COMEX gold and silver futures trimmed some of their steep losses by the close on Friday, but a midday profit-taking spree by short-term speculators sent it to its lowest close since July 26, traders said.
They said they were at a loss for a definitive explanation of the sudden sell-off that knocked precious metals off their steep session highs. Some blamed technicals, others selling in base metals, and some just attributed it to crowd psychology on a slow summer Friday.
"You could call it position squaring ahead of the weekend. The selling that started in the late morning came from base metals.

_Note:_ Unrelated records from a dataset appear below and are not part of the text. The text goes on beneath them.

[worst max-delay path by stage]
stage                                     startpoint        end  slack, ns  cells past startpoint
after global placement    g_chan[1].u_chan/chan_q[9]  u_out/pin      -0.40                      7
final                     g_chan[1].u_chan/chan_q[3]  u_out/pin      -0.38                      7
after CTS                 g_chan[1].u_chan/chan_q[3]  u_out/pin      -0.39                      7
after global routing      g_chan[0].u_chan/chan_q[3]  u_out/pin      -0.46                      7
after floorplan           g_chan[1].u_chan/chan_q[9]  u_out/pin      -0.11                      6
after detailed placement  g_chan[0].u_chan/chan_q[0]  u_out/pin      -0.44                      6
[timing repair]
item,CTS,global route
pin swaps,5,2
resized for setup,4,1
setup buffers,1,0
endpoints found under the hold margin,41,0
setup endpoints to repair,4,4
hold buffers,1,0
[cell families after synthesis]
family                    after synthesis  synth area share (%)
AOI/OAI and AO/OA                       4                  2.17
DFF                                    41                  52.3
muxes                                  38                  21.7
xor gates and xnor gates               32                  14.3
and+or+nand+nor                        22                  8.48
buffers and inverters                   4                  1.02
`config.mk`:
```
export PLATFORM = sky130hd
export DESIGN_NAME = lsclk_sel
export DESIGN_NICKNAME = d
export VERILOG_FILES = /design/src/rtl/lsclk_pkg.sv /design/src/rtl/lsclk_regs.sv /design/src/rtl/lsclk_tickdiv.sv /design/src/rtl/lsclk_sel.sv
export SDC_FILE = /design/constraint.sdc
export NUM_CORES = 1
export LEC_CHECK = 0
export BUFFER_PORTS_ARGS = -buffer_cell sky130_fd_sc_hd__buf_2
export CAP_MARGIN = 20
export CORE_MARGIN = 3
export CORE_UTILIZATION = 50
export DETAILED_ROUTE_END_ITERATION = 7
export PLACE_DENSITY = 0.75
export SLEW_MARGIN = 20
export SYNTH_ARGS = -nofsm -noshare
export SYNTH_HDL_FRONTEND = slang
export SYNTH_HIERARCHICAL = 1
export SYNTH_SLANG_ARGS = --single-unit
```
`constraint.sdc`:
```
create_clock -name clk -period 5.8 [get_ports clk]
set_input_delay 1.16 -clock clk [delete_from_list [all_inputs] [get_ports clk]]
set_output_delay 1.16 -clock clk [all_outputs]
set_load 0.005 [all_outputs]
```
<file path="config.mk">
export PLATFORM = sky130hd
export DESIGN_NAME = coh_ctl_regs
export DESIGN_NICKNAME = d
export VERILOG_FILES = /design/src/rtl/coh_ctl_regs.sv
export SDC_FILE = /design/constraint.sdc
export NUM_CORES = 1
export LEC_CHECK = 0
export ABC_AREA = 1
export BUFFER_PORTS_ARGS = -buffer_cell sky130_fd_sc_hd__buf_2
export CAP_MARGIN = 5
export CELL_PAD_IN_SITES_DETAIL_PLACEMENT = 1
export CELL_PAD_IN_SITES_GLOBAL_PLACEMENT = 1
export CORE_MARGIN = 1.5
export CORE_UTILIZATION = 39
export CTS_BUF_LIST = sky130_fd_sc_hd__clkbuf_16
export DETAILED_ROUTE_END_ITERATION = 12
export PLACE_DENSITY_LB_ADDON = 0.1
export SLEW_MARGIN = 10
export SYNTH_ARGS = -nofsm -noshare
export SYNTH_HDL_FRONTEND = slang
export SYNTH_SLANG_ARGS = --single-unit
</file>
<file path="constraint.sdc">
create_clock -name clk -period 2.85 [get_ports clk]
set_input_delay 0.57 -clock clk [delete_from_list [all_inputs] [get_ports clk]]
set_output_delay 0.57 -clock clk [all_outputs]
set_load 0.02 [all_outputs]
</file>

That was leading the downturn, after stories of Escondida talks resuming," said one precious metals dealer.
December delivery gold finished $1.60 lower at $644.40 on the New York Mercantile Exchange's COMEX division. The range ran down to a low at $636.50 from a $655.70 high.
COMEX September silver slid 22.0 cents to close below the key psychological $12 level at $11.8850 an ounce. The range ran down to $11.77 from a session peak at $12.39.
News came out late morning that talks resumed between management at BHP Billiton's Escondida copper mine in Chile and the union to resolve a labour strike by 2,042 workers at the world's largest copper mine. Copper fell sharply and swiftly, and other metals quickly followed suit, also tumbling off sizeable early gains.
"I think there was a fair amount of flow from the base metals markets. Probably a bit of contagion from the copper market, which came lower pretty quickly. All of these markets aren't moving independently of each other," a dealer said.
With volumes light during the thin summer conditions, COMEX estimated final gold volume at 54,000 lots, traders said it was easy for short-term players to rapidly turn the market.
"My best guess is crowd psychology. It seemed like there was a big flock of selling. There was pretty steady selling in precious metals for a couple of hours," a desk broker said.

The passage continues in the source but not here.